(Saved entries)

## config.mk

```make
export PLATFORM = sky130hd
export DESIGN_NAME = enigma_step_controller_flat
export DESIGN_NICKNAME = d
export VERILOG_FILES = /design/src/rtl/enigma_step_controller_pkg.sv /design/src/rtl/enigma_step_controller_if.sv /design/src/rtl/enigma_step_controller_onehot26_to_code.sv /design/src/rtl/enigma_step_controller.sv /design/src/flat_wrapper.sv
export SDC_FILE = /design/constraint.sdc
export NUM_CORES = 1
export LEC_CHECK = 0
export BUFFER_PORTS_ARGS = -buffer_cell sky130_fd_sc_hd__buf_4
export CORE_MARGIN = 3
export CORE_UTILIZATION = 40
export DETAILED_ROUTE_END_ITERATION = 6
export SLEW_MARGIN = 25
export SYNTH_ARGS = -nofsm -noshare
export SYNTH_HDL_FRONTEND = slang
export SYNTH_HIERARCHICAL = 1
export SYNTH_SLANG_ARGS = --single-unit
```

## constraint.sdc

```tcl
create_clock -name clk -period 3.6 [get_ports clk]
set_clock_uncertainty 0.1 [all_clocks]
set_input_delay 0.72 -clock clk [delete_from_list [all_inputs] [get_ports clk]]
set_output_delay 0.72 -clock clk [all_outputs]
set_load 0.05 [all_outputs]
```

## src/rtl/enigma_step_controller_pkg.sv

```systemverilog
// Shared definitions for the Enigma rotor step controller: alphabet constants,
// controller state encoding and the mod-26 position increment.
package enigma_step_controller_pkg;

  localparam int NUM_LETTERS = 26;

  localparam logic [4:0] LTR_A = 5'd0,  LTR_B = 5'd1,  LTR_C = 5'd2,  LTR_D = 5'd3;
  localparam logic [4:0] LTR_E = 5'd4,  LTR_F = 5'd5,  LTR_G = 5'd6,  LTR_H = 5'd7;
  localparam logic [4:0] LTR_I = 5'd8,  LTR_J = 5'd9,  LTR_K = 5'd10, LTR_L = 5'd11;
  localparam logic [4:0] LTR_M = 5'd12, LTR_N = 5'd13, LTR_O = 5'd14, LTR_P = 5'd15;
  localparam logic [4:0] LTR_Q = 5'd16, LTR_R = 5'd17, LTR_S = 5'd18, LTR_T = 5'd19;
  localparam logic [4:0] LTR_U = 5'd20, LTR_V = 5'd21, LTR_W = 5'd22, LTR_X = 5'd23;
  localparam logic [4:0] LTR_Y = 5'd24, LTR_Z = 5'd25;

  typedef enum logic [2:0] {
    S_IDLE,
    S_STEP,
    S_DRIVE,
    S_DONE,
    S_SEEK,
    S_GAP,
    S_SDONE
  } state_t;

  function automatic logic [4:0] inc26(input logic [4:0] v);
    return (v == LTR_Z) ? LTR_A : v + 5'd1;
  endfunction

endpackage

```

## src/rtl/enigma_step_controller_if.sv

```systemverilog
// Bundle of keypad, seek, rotor and scrambler-chain signals around the step controller.
interface enigma_step_controller_if;
  import enigma_step_controller_pkg::*;

  logic                   key_valid;
  logic [4:0]             key_code;
  logic                   key_ready;
  logic                   set_valid;
  logic [4:0]             set_pos_r;
  logic [4:0]             set_pos_m;
  logic [4:0]             set_pos_l;
  logic                   set_done;
  logic                   notch_r;
  logic                   notch_m;
  logic                   rotate_r;
  logic                   rotate_m;
  logic                   rotate_l;
  logic [NUM_LETTERS-1:0] enc_drive;
  logic [NUM_LETTERS-1:0] enc_return;
  logic                   out_valid;
  logic [4:0]             out_code;
  logic                   out_err;
  logic [4:0]             pos_r;
  logic [4:0]             pos_m;
  logic [4:0]             pos_l;

  modport master (
    output key_valid, key_code, set_valid, set_pos_r, set_pos_m, set_pos_l,
           notch_r, notch_m, enc_return,
    input  key_ready, set_done, rotate_r, rotate_m, rotate_l, enc_drive,
           out_valid, out_code, out_err, pos_r, pos_m, pos_l
  );

  modport slave (
    input  key_valid, key_code, set_valid, set_pos_r, set_pos_m, set_pos_l,
           notch_r, notch_m, enc_return,
    output key_ready, set_done, rotate_r, rotate_m, rotate_l, enc_drive,
           out_valid, out_code, out_err, pos_r, pos_m, pos_l
  );

endinterface

```

## src/rtl/enigma_step_controller_onehot26_to_code.sv

```systemverilog
// One-hot letter to 5-bit code; err flags an all-zero or multi-hot input (code forced to 0).
module onehot26_to_code
  import enigma_step_controller_pkg::*;
(
  input  logic [NUM_LETTERS-1:0] onehot,
  output logic [4:0]             code,
  output logic                   err
);

  logic [4:0] ones;
  logic [4:0] idx;

  always_comb begin
    ones = '0;
    idx  = '0;
    for (int i = 0; i < NUM_LETTERS; i++) begin
      if (onehot[i]) begin
        ones = ones + 5'd1;
        idx  = 5'(i);
      end
    end
    err  = (ones != 5'd1);
    code = err ? LTR_A : idx;
  end

endmodule

```

## src/rtl/enigma_step_controller.sv

```systemverilog
// Rotor stepping / encipher sequencer and position seeker for a three-rotor chain.
// state  | meaning
// IDLE   | waiting for a key or set request (key_ready high)
// STEP   | rotate pulses for the accepted key
// DRIVE  | letter held on enc_drive while the chain settles
// DONE   | out_valid strobe with the decoded result
// SEEK   | pulse every rotor still short of its target
// GAP    | mandatory low cycle between seek pulses
// SDONE  | set_done strobe
module enigma_step_controller
  import enigma_step_controller_pkg::*;
#(
  parameter int SETTLE_CYCLES = 2
) (
  input logic                     clk,
  input logic                     reset,
  enigma_step_controller_if.slave bus
);

  localparam int CW = (SETTLE_CYCLES > 1) ? $clog2(SETTLE_CYCLES) : 1;
  localparam logic [NUM_LETTERS-1:0] ONE_HOT_A = {{(NUM_LETTERS-1){1'b0}}, 1'b1};

  state_t state, state_n;

  logic [4:0]             key_lat, key_lat_n;
  logic [4:0]             tgt_r, tgt_m, tgt_l, tgt_r_n, tgt_m_n, tgt_l_n;
  logic [4:0]             pos_r, pos_m, pos_l, pos_r_n, pos_m_n, pos_l_n;
  logic [CW-1:0]          cnt, cnt_n;
  logic                   rot_r, rot_m, rot_l, rot_r_n, rot_m_n, rot_l_n;
  logic [NUM_LETTERS-1:0] drive, drive_n;
  logic                   valid, valid_n, sdone, sdone_n, err, err_n, ready, ready_n;
  logic [4:0]             code, code_n;

  logic [4:0] dec_code;
  logic       dec_err;
  logic [4:0] seek_tr, seek_tm, seek_tl;
  logic       need_r, need_m, need_l, set_bad;

  onehot26_to_code u_dec (
    .onehot (bus.enc_return),
    .code   (dec_code),
    .err    (dec_err)
  );

  // In IDLE the targets come straight from the request so the first pulse lands in the cycle after accept.
  assign seek_tr = (state == S_IDLE) ? bus.set_pos_r : tgt_r;
  assign seek_tm = (state == S_IDLE) ? bus.set_pos_m : tgt_m;
  assign seek_tl = (state == S_IDLE) ? bus.set_pos_l : tgt_l;
  assign need_r  = (pos_r != seek_tr);
  assign need_m  = (pos_m != seek_tm);
  assign need_l  = (pos_l != seek_tl);
  assign set_bad = (bus.set_pos_r > LTR_Z) | (bus.set_pos_m > LTR_Z) | (bus.set_pos_l > LTR_Z);

  always_ff @(posedge clk or posedge reset) begin
    if (reset) begin
      state   <= S_IDLE;
      key_lat <= '0;
      tgt_r   <= '0;
      tgt_m   <= '0;
      tgt_l   <= '0;
      pos_r   <= '0;
      pos_m   <= '0;
      pos_l   <= '0;
      cnt     <= '0;
      rot_r   <= 1'b0;
      rot_m   <= 1'b0;
      rot_l   <= 1'b0;
      drive   <= '0;
      valid   <= 1'b0;
      sdone   <= 1'b0;
      err     <= 1'b0;
      code    <= '0;
      ready   <= 1'b0;
    end else begin
      state   <= state_n;
      key_lat <= key_lat_n;
      tgt_r   <= tgt_r_n;
      tgt_m   <= tgt_m_n;
      tgt_l   <= tgt_l_n;
      pos_r   <= pos_r_n;
      pos_m   <= pos_m_n;
      pos_l   <= pos_l_n;
      cnt     <= cnt_n;
      rot_r   <= rot_r_n;
      rot_m   <= rot_m_n;
      rot_l   <= rot_l_n;
      drive   <= drive_n;
      valid   <= valid_n;
      sdone   <= sdone_n;
      err     <= err_n;
      code    <= code_n;
      ready   <= ready_n;
    end
  end

  always_comb begin
    state_n   = state;
    key_lat_n = key_lat;
    tgt_r_n   = tgt_r;
    tgt_m_n   = tgt_m;
    tgt_l_n   = tgt_l;
    pos_r_n   = pos_r;
    pos_m_n   = pos_m;
    pos_l_n   = pos_l;
    cnt_n     = cnt;
    rot_r_n   = 1'b0;
    rot_m_n   = 1'b0;
    rot_l_n   = 1'b0;
    drive_n   = '0;
    valid_n   = 1'b0;
    sdone_n   = 1'b0;
    err_n     = 1'b0;
    code_n    = '0;

    case (state)
      S_IDLE: begin
        if (ready && bus.set_valid) begin
          tgt_r_n = bus.set_pos_r;
          tgt_m_n = bus.set_pos_m;
          tgt_l_n = bus.set_pos_l;
          if (set_bad) begin
            state_n = S_SDONE;
            sdone_n = 1'b1;
            err_n   = 1'b1;
          end else begin
            state_n = S_SEEK;
            rot_r_n = need_r;
            rot_m_n = need_m;
            rot_l_n = need_l;
            if (need_r) pos_r_n = inc26(pos_r);
            if (need_m) pos_m_n = inc26(pos_m);
            if (need_l) pos_l_n = inc26(pos_l);
          end
        end else if (ready && bus.key_valid) begin
          key_lat_n = bus.key_code;
          if (bus.key_code > LTR_Z) begin
            state_n = S_DONE;
            valid_n = 1'b1;
            err_n   = 1'b1;
          end else begin
            // notch_m pulses the middle rotor too: the double step
            state_n = S_STEP;
            rot_r_n = 1'b1;
            rot_m_n = bus.notch_r | bus.notch_m;
            rot_l_n = bus.notch_m;
            pos_r_n = inc26(pos_r);
            if (bus.notch_r | bus.notch_m) pos_m_n = inc26(pos_m);
            if (bus.notch_m) pos_l_n = inc26(pos_l);
          end
        end
      end
      S_STEP: begin
        state_n = S_DRIVE;
        cnt_n   = CW'(SETTLE_CYCLES - 1);
        drive_n = ONE_HOT_A << key_lat;
      end
      S_DRIVE: begin
        if (cnt == '0) begin
          state_n = S_DONE;
          valid_n = 1'b1;
          code_n  = dec_code;
          err_n   = dec_err;
        end else begin
          cnt_n   = cnt - CW'(1);
          drive_n = ONE_HOT_A << key_lat;
        end
      end
      S_DONE:  state_n = S_IDLE;
      S_SEEK: begin
        if (rot_r || rot_m || rot_l) begin
          state_n = S_GAP;
        end else begin
          state_n = S_SDONE;
          sdone_n = 1'b1;
        end
      end
      S_GAP: begin
        state_n = S_SEEK;
        rot_r_n = need_r;
        rot_m_n = need_m;
        rot_l_n = need_l;
        if (need_r) pos_r_n = inc26(pos_r);
        if (need_m) pos_m_n = inc26(pos_m);
        if (need_l) pos_l_n = inc26(pos_l);
      end
      S_SDONE: state_n = S_IDLE;
      default: state_n = S_IDLE;
    endcase

    ready_n = (state_n == S_IDLE);
  end

  assign bus.key_ready = ready;
  assign bus.set_done  = sdone;
  assign bus.rotate_r  = rot_r;
  assign bus.rotate_m  = rot_m;
  assign bus.rotate_l  = rot_l;
  assign bus.enc_drive = drive;
  assign bus.out_valid = valid;
  assign bus.out_code  = code;
  assign bus.out_err   = err;
  assign bus.pos_r     = pos_r;
  assign bus.pos_m     = pos_m;
  assign bus.pos_l     = pos_l;

endmodule

```

## src/flat_wrapper.sv

```systemverilog
// flat-port wrapper written by rule: the top's interface ports become plain ports
module enigma_step_controller_flat import enigma_step_controller_pkg::*;
#(
  parameter int SETTLE_CYCLES = 2
)
  (clk, reset, bus_key_valid, bus_key_code, bus_set_valid, bus_set_pos_r, bus_set_pos_m, bus_set_pos_l, bus_notch_r, bus_notch_m, bus_enc_return, bus_key_ready, bus_set_done, bus_rotate_r, bus_rotate_m, bus_rotate_l, bus_enc_drive, bus_out_valid, bus_out_code, bus_out_err, bus_pos_r, bus_pos_m, bus_pos_l);
  enigma_step_controller_if bus_i ();
  input logic clk;
  input logic reset;
  input wire logic [$bits(bus_i.key_valid)-1:0] bus_key_valid;
  input wire logic [$bits(bus_i.key_code)-1:0] bus_key_code;
  input wire logic [$bits(bus_i.set_valid)-1:0] bus_set_valid;
  input wire logic [$bits(bus_i.set_pos_r)-1:0] bus_set_pos_r;
  input wire logic [$bits(bus_i.set_pos_m)-1:0] bus_set_pos_m;
  input wire logic [$bits(bus_i.set_pos_l)-1:0] bus_set_pos_l;
  input wire logic [$bits(bus_i.notch_r)-1:0] bus_notch_r;
  input wire logic [$bits(bus_i.notch_m)-1:0] bus_notch_m;
  input wire logic [$bits(bus_i.enc_return)-1:0] bus_enc_return;
  output wire logic [$bits(bus_i.key_ready)-1:0] bus_key_ready;
  output wire logic [$bits(bus_i.set_done)-1:0] bus_set_done;
  output wire logic [$bits(bus_i.rotate_r)-1:0] bus_rotate_r;
  output wire logic [$bits(bus_i.rotate_m)-1:0] bus_rotate_m;
  output wire logic [$bits(bus_i.rotate_l)-1:0] bus_rotate_l;
  output wire logic [$bits(bus_i.enc_drive)-1:0] bus_enc_drive;
  output wire logic [$bits(bus_i.out_valid)-1:0] bus_out_valid;
  output wire logic [$bits(bus_i.out_code)-1:0] bus_out_code;
  output wire logic [$bits(bus_i.out_err)-1:0] bus_out_err;
  output wire logic [$bits(bus_i.pos_r)-1:0] bus_pos_r;
  output wire logic [$bits(bus_i.pos_m)-1:0] bus_pos_m;
  output wire logic [$bits(bus_i.pos_l)-1:0] bus_pos_l;
  assign bus_i.key_valid = bus_key_valid;
  assign bus_i.key_code = bus_key_code;
  assign bus_i.set_valid = bus_set_valid;
  assign bus_i.set_pos_r = bus_set_pos_r;
  assign bus_i.set_pos_m = bus_set_pos_m;
  assign bus_i.set_pos_l = bus_set_pos_l;
  assign bus_i.notch_r = bus_notch_r;
  assign bus_i.notch_m = bus_notch_m;
  assign bus_i.enc_return = bus_enc_return;
  assign bus_key_ready = bus_i.key_ready;
  assign bus_set_done = bus_i.set_done;
  assign bus_rotate_r = bus_i.rotate_r;
  assign bus_rotate_m = bus_i.rotate_m;
  assign bus_rotate_l = bus_i.rotate_l;
  assign bus_enc_drive = bus_i.enc_drive;
  assign bus_out_valid = bus_i.out_valid;
  assign bus_out_code = bus_i.out_code;
  assign bus_out_err = bus_i.out_err;
  assign bus_pos_r = bus_i.pos_r;
  assign bus_pos_m = bus_i.pos_m;
  assign bus_pos_l = bus_i.pos_l;
  enigma_step_controller #(.SETTLE_CYCLES(SETTLE_CYCLES)) u_core (.clk(clk), .reset(reset), .bus(bus_i));
endmodule
```

==> results.txt <==
- Run status: finished with violations
- The checks that failed: setup timing.
- In the synthesized netlist the dominant register cell turns out to be sky130_fd_sc_hd__dfrtp_1.
- Summed over all layers, the global routing overflow is 0.
- Max-cap violations in this run came to 0.
- HPWL Detailed: 15.24 mm
* Crit path max-delay family: adder cells
- Number of nets in the final layout: 1179
* Yosys warnings: 6
- DIE AREA: 18930 um2
* Initial core utilization: 41.33%
- For the pin with the worst max-slew slack, the measured transition is 0.5770 ns.
* Syn Nets: 904
- Layout Cells excl Fill: 1321
- Entering global routing, the biggest net connects 36 pins.
* Layout cells sized above 1: 38.60%
* Delay of the slowest cell on the worst path: 0.35 ns
- Number of cells in the design after placement: 1278
- In the routed layout, each cell is associated on average with a via count of 5.121.
* Post-route DRC violation count: 0
- From left edge to right edge, the die measures 137.6 um.
- The most numerous cell type found on the critical path is sky130_fd_sc_hd__ha_4.
* Setup repair after global routing missed its margin: true
- Cell at the root of the clock tree: sky130_fd_sc_hd__clkbuf_16
- Relative slew slack: 61.30%
* Buf+Inv Stages, Crit Path: 5
- Proportion of synthesized chip area in sequential cells: 27.82%
* Number of buffers created by CTS: 9
- Vias in the first global route: 6432
* First-pass GRT wire length: 31.26 mm
- The first routing iteration left 320 violations.
- The first detailed-routing pass took 5 iterations.
* Count of final setup violators: 6
* Worst Hold Slack: 0.3309 ns
* Core box area: 16760 um2
- PortBufs: 104
- Slowest-stage cell, CP: sky130_fd_sc_hd__nor4b_4
- Number of different library cells in the post-synthesis netlist: 86
* Required arrival time at the worst endpoint: 3.77 ns
- Final routed wire length divided by cell count: 14.74 um
* Vias: 6765
- For this design, the sink count on the clock tree is 77.
- Final-report hold violation count: 0
- Critical Path End Type: flop
* Total Wirelength: 19.48 mm
- Timing would allow up to 72.94 MHz.
- The worst hold path belongs to the class in -> async.
* Number of synthesized flops with an enable pin: 0
- 0 antenna diodes ended up in the layout.
* Largest fanout of any net on the critical path: 6
- H-tree lvl count: 3
- Clk buf depth: 2
* Count of hold buffers inserted by post-cts repair: 0
- Synthesized area: 6927 um2
- #FFs+latches synth: 77
* Gate count after technology mapping: 821
* Final cycle utilization of the critical path: 380.9%
- Final weighted congestion in routability-driven placement: 0.8607
- CTS tree: done
* Count of pins over their slew limit: 0
- Time the final worst path needs with I/O delays and setup: 13.71 ns
* Insertion delay of the later-clocked pin in the worst-skew pair: 0.33 ns
- Slack of the critical path: -10.11 ns
- IO Pins: 105
- Kind of start point of the critical path: input pin
- After synthesis, the mean cell area works out to 8.437 um2.
- The number of antenna violations at the first check in global routing came to 0.
- The setup path with the least slack is of type in -> reg.
- Clock-pin slew was measured on the worst setup and hold paths at 0.06 ns.
- Cell Rows: 47
- Global routing used 20.30% of the available tracks.
- Overall die height: 137.6 um
- In this run the remaining antenna-violating nets after routing total 0.
* Area grow syn2layout: 47.38%
* Setup tns final: -60.09 ns
- For this run, asynchronously set or reset flops after synthesis account for 100.0%.
* Data arrival time of the worst path: 13.88 ns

TASK TO COMPLETE >> Of the entries above, repeat exactly the lines from the line with "Yosys warnings: 6" through the line with "above 1: 38.60%", both of them included.

EXERCISE ANSWER >>
* Yosys warnings: 6
- DIE AREA: 18930 um2
* Initial core utilization: 41.33%
- For the pin with the worst max-slew slack, the measured transition is 0.5770 ns.
* Syn Nets: 904
- Layout Cells excl Fill: 1321
- Entering global routing, the biggest net connects 36 pins.
* Layout cells sized above 1: 38.60%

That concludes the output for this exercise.